News

Actions

Nadler says Justice Dept. ‘incredibly arrogant’ for telling Mueller to stay within bounds of report

Posted

House Judiciary Chairman Jerry Nadler called the Justice Department “incredibly arrogant” Tuesday for directing former special counsel Robert Mueller to adhere to the 448-page report he issued earlier this year during his upcoming testimony before the committee.

On Monday, the Justice Department, in a letter signed by Associate Deputy Attorney General Bradley Weinsheimer and sent to Mueller, said that the former special counsel “must remain within the boundaries of your public report because matters within the scope of your investigation were covered by executive privilege” during his hearing before the House committee on Wednesday morning. The letter was sent in response to Mueller’s request for guidance about his testimony.

“I don’t think it’s much of an impediment simply because Bob Mueller had indicated repeatedly that he was going to do exactly that. I think it’s incredibly arrogant of the department to try to instruct him as to what to say. It’s a part of the ongoing cover-up by the administration to keep information away from the American people,” Nadler told CNN’s Alisyn Camerota on “New Day.”

Nadler, a New York Democrat, added that he doesn’t think the department’s letter will “have a real impact” on Mueller’s testimony.

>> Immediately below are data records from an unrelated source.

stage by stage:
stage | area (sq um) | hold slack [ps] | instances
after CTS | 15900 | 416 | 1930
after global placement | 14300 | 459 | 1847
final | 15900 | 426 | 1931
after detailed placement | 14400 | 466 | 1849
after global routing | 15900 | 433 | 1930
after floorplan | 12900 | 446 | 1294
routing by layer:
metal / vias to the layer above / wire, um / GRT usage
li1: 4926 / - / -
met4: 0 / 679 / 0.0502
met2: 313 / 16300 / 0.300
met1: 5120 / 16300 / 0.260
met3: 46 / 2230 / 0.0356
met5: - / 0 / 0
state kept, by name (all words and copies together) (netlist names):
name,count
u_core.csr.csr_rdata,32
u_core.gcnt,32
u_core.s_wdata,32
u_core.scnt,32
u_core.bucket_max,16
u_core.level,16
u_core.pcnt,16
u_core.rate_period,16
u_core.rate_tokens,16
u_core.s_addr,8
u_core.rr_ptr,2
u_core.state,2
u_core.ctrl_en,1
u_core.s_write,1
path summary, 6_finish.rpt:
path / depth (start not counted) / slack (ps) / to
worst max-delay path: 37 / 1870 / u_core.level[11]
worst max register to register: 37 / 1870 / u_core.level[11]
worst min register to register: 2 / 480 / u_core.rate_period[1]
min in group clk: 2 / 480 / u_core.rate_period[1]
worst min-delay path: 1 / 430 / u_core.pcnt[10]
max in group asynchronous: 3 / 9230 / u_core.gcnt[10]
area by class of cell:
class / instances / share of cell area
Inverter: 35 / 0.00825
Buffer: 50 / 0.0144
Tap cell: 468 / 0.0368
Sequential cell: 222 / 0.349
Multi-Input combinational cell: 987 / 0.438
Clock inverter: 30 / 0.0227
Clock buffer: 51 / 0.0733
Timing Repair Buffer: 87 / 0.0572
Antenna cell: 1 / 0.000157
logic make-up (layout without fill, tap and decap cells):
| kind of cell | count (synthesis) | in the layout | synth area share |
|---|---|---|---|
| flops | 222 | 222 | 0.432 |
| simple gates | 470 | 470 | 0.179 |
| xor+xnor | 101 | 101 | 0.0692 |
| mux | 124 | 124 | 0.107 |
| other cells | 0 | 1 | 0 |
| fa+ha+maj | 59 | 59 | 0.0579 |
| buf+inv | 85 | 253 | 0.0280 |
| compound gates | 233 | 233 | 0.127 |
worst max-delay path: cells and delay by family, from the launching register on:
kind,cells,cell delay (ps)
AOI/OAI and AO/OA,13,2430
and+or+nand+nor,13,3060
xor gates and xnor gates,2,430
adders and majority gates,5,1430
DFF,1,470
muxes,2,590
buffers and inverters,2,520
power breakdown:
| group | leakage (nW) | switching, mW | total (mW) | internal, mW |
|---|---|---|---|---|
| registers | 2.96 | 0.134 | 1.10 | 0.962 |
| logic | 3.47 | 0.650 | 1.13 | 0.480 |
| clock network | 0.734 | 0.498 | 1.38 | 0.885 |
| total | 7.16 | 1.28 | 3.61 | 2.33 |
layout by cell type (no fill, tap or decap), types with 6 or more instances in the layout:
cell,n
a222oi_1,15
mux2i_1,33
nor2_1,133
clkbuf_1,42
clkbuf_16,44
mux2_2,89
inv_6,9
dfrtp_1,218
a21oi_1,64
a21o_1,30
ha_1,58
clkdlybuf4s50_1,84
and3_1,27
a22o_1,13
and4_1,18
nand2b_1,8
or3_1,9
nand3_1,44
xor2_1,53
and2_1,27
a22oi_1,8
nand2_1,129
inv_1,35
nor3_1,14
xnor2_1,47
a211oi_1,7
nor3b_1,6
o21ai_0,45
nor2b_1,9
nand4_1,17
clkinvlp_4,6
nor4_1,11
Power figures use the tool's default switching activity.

“He does not have to comply with that letter — he doesn’t work for them. And that letter asks things that are beyond the power of the agency to ask even if he still worked for them,” he said.

Nadler told Camerota that by having Mueller testify before the committee, the panel’s “goal is to break the lies of the President and the attorney general in saying that the report found no collusion, found that there was no collusion, that there was no obstruction and exonerated the President.”

“As I said, it found 10 instances of the President obstructing justice. It found instances of the President instructing people to lie to investigators and to lie to the American people. And the American people need to hear this from Mueller,” he said.

Nadler and other Democrats have argued that Attorney General William Barr misrepresented Mueller’s findings through a four-page summary that Democrats say glossed over the 10 episodes of obstruction of justice Mueller documented and the numerous contacts between Russians and President Donald Trump’s 2016 campaign.

Nadler also weighed in on growing demands within his party to begin an impeachment inquiry into Trump, saying that he thinks there needs to be overwhelming evidence against the President to impeach him.

“In order to impeach a president I think there are really three tests. One, do you conclude that there’s real proof that the President has committed impeachable offenses … number two, are these impeachable offenses serious offenses? And number three, is there enough evidence public so that impeaching the President would not tear the country apart?” he said.